Picking up on statistical regularities over time is an important prerequisite for language acquisition. For example, learning the transitional probabilities between syllables provides important scaffolding for segmenting the ongoing speech stream into component words – something that is not possible based on auditory information alone. A recent study by Kikuchi and colleagues examined the electrophysiological neural responses to confirmations and violations of an artificial grammar’s rules, but did so in an especially ambitious way – by comparing invasive recordings from human and monkey auditory cortex.
Both species were exposed to an artificial grammar (sequences of CVC nonsense words concatenated in rule-based ways) for 30 minutes, and then neural recordings were made during listening to sequences in which the context led to a specific nonsense word being consistent with or violating the grammatical structure. In response to all nonsense words, both species showed phase consistency in the theta frequency band (~4–8 Hz) as well as power modulations in the gamma band (>~50 Hz). In addition, significant phase–amplitude coupling was found between the theta and gamma bands in response to nonsense words. The more interesting question then, is what happens in response to confirmations versus violations of the artificial grammar rules?

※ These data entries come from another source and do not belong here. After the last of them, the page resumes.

## src/rtl/dm_arbiter_if.sv

```systemverilog
// dm_arbiter_if: requester fields, responses and the shared data-memory port of dm_arbiter.
interface dm_arbiter_if;
  logic [1:0] reqValid;
  logic [31:0] reqAddress0, reqAddress1;
  logic [2:0] reqReadType0, reqReadType1;
  logic [1:0] reqWriteType0, reqWriteType1;
  logic [31:0] reqWriteInput0, reqWriteInput1;
  logic [1:0] ack;
  logic [31:0] respData;
  logic respError;
  logic [31:0] dmAddress;
  logic [2:0] dmReadType;
  logic [1:0] dmWriteType;
  logic [31:0] dmWriteInput;
  logic [31:0] dmReadResult;
  modport slave (
    input reqValid, reqAddress0, reqAddress1, reqReadType0, reqReadType1,
    input reqWriteType0, reqWriteType1, reqWriteInput0, reqWriteInput1, dmReadResult,
    output ack, respData, respError, dmAddress, dmReadType, dmWriteType, dmWriteInput
  );
  modport master (
    output reqValid, reqAddress0, reqAddress1, reqReadType0, reqReadType1,
    output reqWriteType0, reqWriteType1, reqWriteInput0, reqWriteInput1, dmReadResult,
    input ack, respData, respError, dmAddress, dmReadType, dmWriteType, dmWriteInput
  );
endinterface

```

## src/rtl/dm_arbiter.sv

```systemverilog
// dm_arbiter: alternating-priority arbiter of two requesters onto one data-memory port, ack one cycle later.
// Define DM_ARBITER_ALIGN_CHECK_EN to block misaligned stores and flag them on respError.
module dm_arbiter #(
  parameter int PRIO_INIT = 0
) (
  input logic clock,
  input logic reset,
  dm_arbiter_if.slave bus
);
  typedef enum logic {IDLE, RESP} state_e;
  state_e state_q, state_d;
  logic prio_q, prio_d, win_q, win_d, err_q, err_d;
  logic [31:0] data_q, data_d;
  logic any_req, win, mis;
  logic [31:0] addr;
  logic [2:0] rt;
  logic [1:0] wt;
  assign any_req = |bus.reqValid;
  assign win = &bus.reqValid ? prio_q : bus.reqValid[1];
  assign addr = win ? bus.reqAddress1 : bus.reqAddress0;
  assign rt = win ? bus.reqReadType1 : bus.reqReadType0;
  assign wt = win ? bus.reqWriteType1 : bus.reqWriteType0;
`ifdef DM_ARBITER_ALIGN_CHECK_EN
  logic [1:0] sz;
  // loads follow RISC-V funct3 widths: [1:0]=01 half, 10 word, else byte
  assign sz = wt != 2'b00 ? wt : rt[1:0] == 2'b01 ? 2'b10 : rt[1:0] == 2'b10 ? 2'b11 : 2'b01;
  assign mis = (sz == 2'b10 && addr[0]) || (sz == 2'b11 && addr[1:0] != 2'b00);
`else
  assign mis = 1'b0;
`endif
  always_comb begin
    state_d = IDLE;
    prio_d = prio_q;
    win_d = win_q;
    err_d = err_q;
    data_d = data_q;
    bus.dmAddress = '0;
    bus.dmReadType = '0;
    bus.dmWriteType = '0;
    bus.dmWriteInput = '0;
    if (state_q == IDLE && any_req) begin
      state_d = RESP;
      prio_d = ~win;
      win_d = win;
      err_d = mis;
      data_d = bus.dmReadResult;
      bus.dmAddress = addr;
      bus.dmReadType = rt;
      bus.dmWriteType = mis ? 2'b00 : wt;
      bus.dmWriteInput = win ? bus.reqWriteInput1 : bus.reqWriteInput0;
    end
  end
  always_ff @(posedge clock)
    if (reset) begin
      state_q <= IDLE;
      prio_q <= 1'(PRIO_INIT);
      win_q <= 1'b0;
      err_q <= 1'b0;
      data_q <= '0;
    end else begin
      state_q <= state_d;
      prio_q <= prio_d;
      win_q <= win_d;
      err_q <= err_d;
      data_q <= data_d;
    end
  // reset in the ack cycle cancels that ack
  assign bus.ack = (state_q == RESP && !reset) ? (win_q ? 2'b10 : 2'b01) : 2'b00;
  assign bus.respData = data_q;
`ifdef DM_ARBITER_ALIGN_CHECK_EN
  assign bus.respError = err_q;
`else
  assign bus.respError = 1'b0;
`endif
endmodule

```

## src/flat_wrapper.sv

```systemverilog
// flat-port wrapper written by rule: the top's interface ports become plain ports
module dm_arbiter_flat 
#(
  parameter int PRIO_INIT = 0
)
  (clock, reset, bus_reqValid, bus_reqAddress0, bus_reqAddress1, bus_reqReadType0, bus_reqReadType1, bus_reqWriteType0, bus_reqWriteType1, bus_reqWriteInput0, bus_reqWriteInput1, bus_dmReadResult, bus_ack, bus_respData, bus_respError, bus_dmAddress, bus_dmReadType, bus_dmWriteType, bus_dmWriteInput);
  dm_arbiter_if bus_i ();
  input logic clock;
  input logic reset;
  input wire logic [$bits(bus_i.reqValid)-1:0] bus_reqValid;
  input wire logic [$bits(bus_i.reqAddress0)-1:0] bus_reqAddress0;
  input wire logic [$bits(bus_i.reqAddress1)-1:0] bus_reqAddress1;
  input wire logic [$bits(bus_i.reqReadType0)-1:0] bus_reqReadType0;
  input wire logic [$bits(bus_i.reqReadType1)-1:0] bus_reqReadType1;
  input wire logic [$bits(bus_i.reqWriteType0)-1:0] bus_reqWriteType0;
  input wire logic [$bits(bus_i.reqWriteType1)-1:0] bus_reqWriteType1;
  input wire logic [$bits(bus_i.reqWriteInput0)-1:0] bus_reqWriteInput0;
  input wire logic [$bits(bus_i.reqWriteInput1)-1:0] bus_reqWriteInput1;
  input wire logic [$bits(bus_i.dmReadResult)-1:0] bus_dmReadResult;
  output wire logic [$bits(bus_i.ack)-1:0] bus_ack;
  output wire logic [$bits(bus_i.respData)-1:0] bus_respData;
  output wire logic [$bits(bus_i.respError)-1:0] bus_respError;
  output wire logic [$bits(bus_i.dmAddress)-1:0] bus_dmAddress;
  output wire logic [$bits(bus_i.dmReadType)-1:0] bus_dmReadType;
  output wire logic [$bits(bus_i.dmWriteType)-1:0] bus_dmWriteType;
  output wire logic [$bits(bus_i.dmWriteInput)-1:0] bus_dmWriteInput;
  assign bus_i.reqValid = bus_reqValid;
  assign bus_i.reqAddress0 = bus_reqAddress0;
  assign bus_i.reqAddress1 = bus_reqAddress1;
  assign bus_i.reqReadType0 = bus_reqReadType0;
  assign bus_i.reqReadType1 = bus_reqReadType1;
  assign bus_i.reqWriteType0 = bus_reqWriteType0;
  assign bus_i.reqWriteType1 = bus_reqWriteType1;
  assign bus_i.reqWriteInput0 = bus_reqWriteInput0;
  assign bus_i.reqWriteInput1 = bus_reqWriteInput1;
  assign bus_i.dmReadResult = bus_dmReadResult;
  assign bus_ack = bus_i.ack;
  assign bus_respData = bus_i.respData;
  assign bus_respError = bus_i.respError;
  assign bus_dmAddress = bus_i.dmAddress;
  assign bus_dmReadType = bus_i.dmReadType;
  assign bus_dmWriteType = bus_i.dmWriteType;
  assign bus_dmWriteInput = bus_i.dmWriteInput;
  dm_arbiter #(.PRIO_INIT(PRIO_INIT)) u_core (.clock(clock), .reset(reset), .bus(bus_i));
endmodule
```

## config.mk

```make
export PLATFORM = sky130hd
export DESIGN_NAME = dm_arbiter_flat
export DESIGN_NICKNAME = d
export VERILOG_FILES = /design/src/rtl/dm_arbiter_if.sv /design/src/rtl/dm_arbiter.sv /design/src/flat_wrapper.sv
export SDC_FILE = /design/constraint.sdc
export NUM_CORES = 1
export LEC_CHECK = 0
export CAP_MARGIN = 20
export CORE_AREA = 2 2 109 111
export CTS_CLUSTER_DIAMETER = 60
export DETAILED_ROUTE_END_ITERATION = 8
export DIE_AREA = 0 0 111 113
export DONT_BUFFER_PORTS = 1
export PLACE_DENSITY = 0.32
export SLEW_MARGIN = 10
export SYNTH_ARGS = -nofsm -noshare
export SYNTH_HDL_FRONTEND = slang
export SYNTH_SLANG_ARGS = --single-unit
```

## constraint.sdc

```tcl
create_clock -name clock -period 1.25 [get_ports clock]
set_input_delay 0.125 -clock clock [delete_from_list [all_inputs] [get_ports clock]]
set_output_delay 0.125 -clock clock [all_outputs]
set_load 0.005 [all_outputs]
```

* After elaboration in Yosys (flattened, before gate mapping) *
Index checks and enable logic that the tools add are counted.

operators by class
  add/subtract/negate cells = 0
  multiply operators = 0
  divide/modulo/power cells = 0
  order comparisons = 0
  eq/ne operators = 0
  shifts and indexed selects = 0
  muxes and demuxes = 12
  bitwise operators = 2
  reductions and logical operators = 5

operators with widths
  kind                 count
  two-way mux 32 bit   4
  two-way mux 2 bit    4
  two-way mux 3 bit    2
  logical AND 1 bit    2
  two-way mux 1 bit    2
  NOT 1 bit            2
  AND reduction 2 bit  1
  OR reduction 2 bit   1
  logical NOT 1 bit    1

storage, ports and cells
  flip-flop bits (word level) = 35
  latch bits = 0
  RAM bits = 0
  memory bits (read-only) = 0
  memories = 0

* Longest topological paths before layout *
  word-level depth = 4
  gate-level depth with buffers = 5

* Worst setup path after synthesis *
No wires, ideal clock.

  path kind = register to output
  start point = reg u_core.prio_q
  end point = out bus_dmAddress[21]
  arrival = 1093 ps
  required time = 1125 ps
  path slack = 32 ps
  cell stages (with the launch flop) = 6
  buffers on the path = 2
  cell sequence = dfxtp_1 nand2b_1 buf_2 clkbuf_1 a32oi_1 nor2_1

between the ends
  cells in the longest elaborated chain, start to end = 3

ends and longest elaborated chain
  element                 RTL line            source
  start, declared         dm_arbiter.sv:12    logic prio_q, prio_d, win_q, win_d, err_q, err_d;
  start signal, assigned  dm_arbiter.sv:56    prio_q <= 1'(PRIO_INIT);
  start signal, assigned  dm_arbiter.sv:62    prio_q <= prio_d;
  two-way mux 1 bit       dm_arbiter.sv:19    assign win = &bus.reqValid ? prio_q : bus.reqValid[1];
  two-way mux 32 bit      dm_arbiter.sv:20    assign addr = win ? bus.reqAddress1 : bus.reqAddress0;
  two-way mux 32 bit      dm_arbiter.sv:41    if (state_q == IDLE && any_req) begin
  end, declared           flat_wrapper.sv:23  output wire logic [$bits(bus_i.dmAddress)-1:0] bus_dmAddress;

No other way between the ends.

* Worst setup path in the final report *
  start point = reg u_core.prio_q
  end point = out bus_dmAddress[9]

Same word-level chain as after synthesis.

==> metrics.csv <==
stage;metric;value;unit
outcome;outcome;finished with violations;
outcome;violations;negative setup slack;
timing;min_period;1.574;ns
power_and_ir_drop;intPower;2.589;mW
worst_setup_path;worstSetupStartpointType;register;
timing;fin_tns_setup;-18.93;ns
placed_design;placed_cells;442;
placed_design;dp_hpwl;7171;um
worst_setup_path;reg2reg_setup_slack;0.11;ns
hold_path;min_to;u_core.win_q$_SDFFE_PP0P_;
logic_synthesis;ys_seq_area_share;30.99;%
power_and_ir_drop;ir_worst_vdd;0.9337;mV
worst_setup_path;r2r_cells;4;
die;core_area;11270;um^2
grt;grt_pass1_vias;2557;
finish;fin_nets;526;
worst_setup_path;cp.required;1.12;ns
drt;wl_met1;4292;um
finish;stdcell_count;496;
timing;hold_viol;0;
drt;routed-wl-met2;5427;um
worst_setup_path;worstPathMaxFanout;11;
power_and_ir_drop;p_seq_share;34.6;%
worst_setup_path;worstReg2RegStart;u_core.prio_q$_SDFFE_PP0P_;
logic_synthesis;synthesis.nets;500;
drt;first_pass_iters;4;
drt;route.detailed.drc;0;
placed_design;io_buffers;0;
cts;tritoncts;done;
cts;clockBufferDepth;2;
cts;cts_root_buf;clkbuf_16;
grt;gr-total-overflow;0;
die;initial_utilization;20.06;%
timing;timing.final.crit_share;125.9;%
finish;diodes;0;
logic_synthesis;syn_inst;326;
power_and_ir_drop;clock_power_share;35.2;%
worst_setup_path;crit_family;buffers and inverters;
finish;area_growth;52.85;%
worst_setup_path;worstPathArrival;1.45;ns
cts;clkTransAtPathRegs;0.05;ns
worst_setup_path;cp_num_buf_inv;3;
drt;met3_length;889;um
worst_setup_path;crit_path_top_delay_cell;dfxtp_2;
die;rows;39;
cts;h-tree-depth;2;
cts;clkSinkCount;35;
worst_setup_path;critical-path-max-stage-delay;0.32;ns
hold_path;min_from;reset;
timing;rsz0062_at_grt;yes;
logic_synthesis;ys.warnings.count;0;
placed_design;gp_congestion;0.7993;
cts;clk_latency;0.27;ns
grt;grt_pass1_wl;14740;um
finish;final_common_cell;nand2_1;
power_and_ir_drop;power_frac_comb;30.3;%
cts;cts_buffers;5;
drt;ant_nets;0;
timing;max_freq;635.2;MHz
die;die_area;12540;um^2
drt;post_drt_wl_per_cell;22.06;um
power_and_ir_drop;power_leakage;1.235;nW
timing;finalWorstSetupSlack;-0.3244;ns
timing;drv_slew;0;
grt;grt_antenna_before_repair;0;
drt;drt-total-wl;10940;um
die;die_x;111;um
grt;grt_max_degree;75;
worst_setup_path;r2r-end;u_core.win_q$_SDFFE_PP0P_;
logic_synthesis;netlist_area;2261;um^2
die;pin_count;278;
drt;drtIter0Drc;153;
drt;num_vias;2687;
worst_setup_path;path_class;register to primary output;
logic_synthesis;ys_ff_latch;35;
timing;finClkSkew;0.004222;ns
power_and_ir_drop;p_switching;1.081;mW
grt;grt.total_usage;14.76;%
timing;setup_viol;69;
hold_path;whs_path_depth;2;
drt;route.detailed.vias_per_inst;5.417;
logic_synthesis;synth.distinct_cells;19;
flow_run;maxCapViolCount;0;
logic_synthesis;synth.avg_cell_area;6.935;um^2
worst_setup_path;crit_chain;buf_6 > a21boi_4 > buf_12 > clkbuf_16 > a32oi_1 > nor2_1;
hold_path;hp-class;input pin to register;
finish;drive_above_1_share;20.68;%
power_and_ir_drop;power_density;1062;nW/um^2
finish;final_cell_mix;nand2_1, nor2_1, a32oi_1, dfxtp_1;
worst_setup_path;endpoint_kind;primary output;
power_and_ir_drop;switching_share;29.46;%
drt;top_layer;met4;
die;die_h;113;um
cells in the mapped netlist, drive strengths merged:
library cell | n | share of area, %
a32oi | 69 | 27
o21bai | 1 | 0.50
nand2b | 2 | 0.55
buf | 30 | 6.6
o21ba | 1 | 0.44
nor2b | 1 | 0.28
dfxtp | 35 | 31
nor2 | 71 | 12
nor3b | 1 | 0.33
clkbuf | 12 | 2.0
a21oi | 32 | 7.1
a21boi | 1 | 0.50
conb | 1 | 0.17
o32ai | 1 | 0.39
nand2 | 66 | 11
and3b | 1 | 0.39
o22ai | 1 | 0.28
logic make-up after synthesis:
| group | count (synthesis) | synth area share [%] |
|---|---|---|
| other | 1 | 0.1659 |
| AND/OR/NAND/NOR | 142 | 24.29 |
| AO/OA/AOI/OAI | 106 | 35.92 |
| buffers and inverters | 42 | 8.633 |
| flip-flops | 35 | 30.99 |
layout make-up:
| type | instances | area [um^2] |
|---|---|---|
| timing repair buffer | 61 | 835.8 |
| fill | 1211 | 7816 |
| clock inverter | 1 | 7.507 |
| sequential | 35 | 705.7 |
| tap | 143 | 178.9 |
| multi-input combinational | 249 | 1575 |
| clock buffer | 7 | 152.6 |
worst max-delay path by stage:
stage	from	to	slack (ns)	cells after the start
floorplan	u_core.prio_q$_SDFFE_PP0P_	bus_dmAddress[21]	0.03	5
global placement	u_core.prio_q$_SDFFE_PP0P_	bus_dmWriteInput[4]	-0.02	5
detailed placement	u_core.prio_q$_SDFFE_PP0P_	bus_dmWriteInput[4]	-0.05	5
CTS	u_core.prio_q$_SDFFE_PP0P_	bus_dmAddress[15]	-0.32	6
global route	u_core.prio_q$_SDFFE_PP0P_	bus_dmWriteInput[21]	-0.37	6
finish	u_core.prio_q$_SDFFE_PP0P_	bus_dmAddress[9]	-0.32	6
metal layers:
layer	vias up	track usage (%)
li1	1243	-
met1	1251	18.00
met2	171	24.58
met3	22	4.285
met4	0	5.917
met5	-	0
flip-flops by register name (all words and copies together), names as in the netlist:
name / flops
u_core.state_q: 1
u_core.win_q: 1
u_core.bus.respData: 32
u_core.prio_q: 1
metrics by stage:
| step | hold slack (ns) | util (%) | total power [mW] | instance area, um^2 | worst slack, ns |
|---|---|---|---|---|---|
| after floorplan | 0.2610 | - | 1.864 | 2261 | 0.03157 |
| after global placement | 0.1987 | 21.68 | 2.028 | 2444 | -0.02254 |
| after detailed placement | 0.1998 | 21.68 | 2.032 | 2444 | -0.04794 |
| after CTS | 0.005480 | 27.76 | 3.585 | 3129 | -0.3216 |
| after global routing | 0.04300 | 30.66 | 3.871 | 3456 | -0.3655 |
| final | 0.04432 | 30.66 | 3.670 | 3456 | -0.3244 |
what timing repair did:
item | in CTS | in global routing
resized for setup | 10 | 37
hold buffers | 33 | 0
endpoints found under the setup margin | 70 | 70
cloned | 4 | 5
buffers inserted | 3 | 2
endpoints found under the hold margin | 35 | 0
pin swaps | 5 | 15
power by group through the flow:
stage	Combinational, mW	Sequential, mW	Clock (mW)
after floorplan	0.596	1.27	0
after CTS	0.964	1.27	1.35
after global routing	1.20	1.28	1.39
final	1.11	1.27	1.29
after global placement	0.734	1.29	0
after detailed placement	0.741	1.29	0
No activity file was read; power rests on OpenSTA's default activity.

In both species, phase–amplitude coupling was modulated by both confirmations and violations of the artificial grammar rules. Some neurons liked confirmations, some liked violations, and some liked both. In a classical statistical testing world, averaging over recording sites, this would very much be a null effect. Of course, that’s not how neural population coding goes, so we can imagine that looking at the activity pattern over the population of neurons may have provided more information about whether grammar was being respected, but this type of analysis was not performed. Instead, an analysis is presented which suggests that the latencies of the different neural effects in monkeys at least were different, such that phase–amplitude coupling effects and changes in single-unit activity occurred earlier in time than gamma-power modulations. Keep in mind that these are the latencies of the statistical effects, and not necessarily when the real action starts happening (just when the action crosses a significance threshold). There were no attempts to relate the effects to each other in a more fine-grained way, to learn for example whether single-trial phase–amplitude-coupling modulations might predict subsequent power modulations on the same trial.
So, I’ll ask, as the authors ask, what does it all mean? There were no species differences whatsoever, at least in as far as what the current techniques and measures could tell. What does that imply for the relationship between neural “oscillations” (here, theta–gamma coupling specifically) and speech segmentation / perception? That is, can a neural response that is conserved across species do something special for humans that it doesn’t do for other species that don’t use language in the way we typically think of language being used? I’d say, “sure”. For one, the study tested responses to learned statistical regularities in the transitions between complex sounds, something some species of non-human animals seem quite able to do (see also a recent demonstration that monkey auditory cortex neural activity synchronizes with the slow rhythms of speech). On top of that, to cite something Anne-Lise Giraud said at a “Neural Oscillations in Speech and Language Processing” workshop I just attended, one of the really appealing things about neural oscillations is exactly that they are evolutionarily conserved, but still DO seem to have been coopted to do something special for humans.
To sum up, despite my superficial grumpiness about the paper’s shortcomings, I do think the approach is 100% commendable, and one way forward for learning about speech and language processing. Species comparisons are hard, especially with invasive recordings even for humans(!). But having the opportunity to directly compare humans to other species and to use carefully matched stimuli, pipelines, and maybe even tasks has the potential to tell us a lot about the human capacity to learn and communicate via spoken language.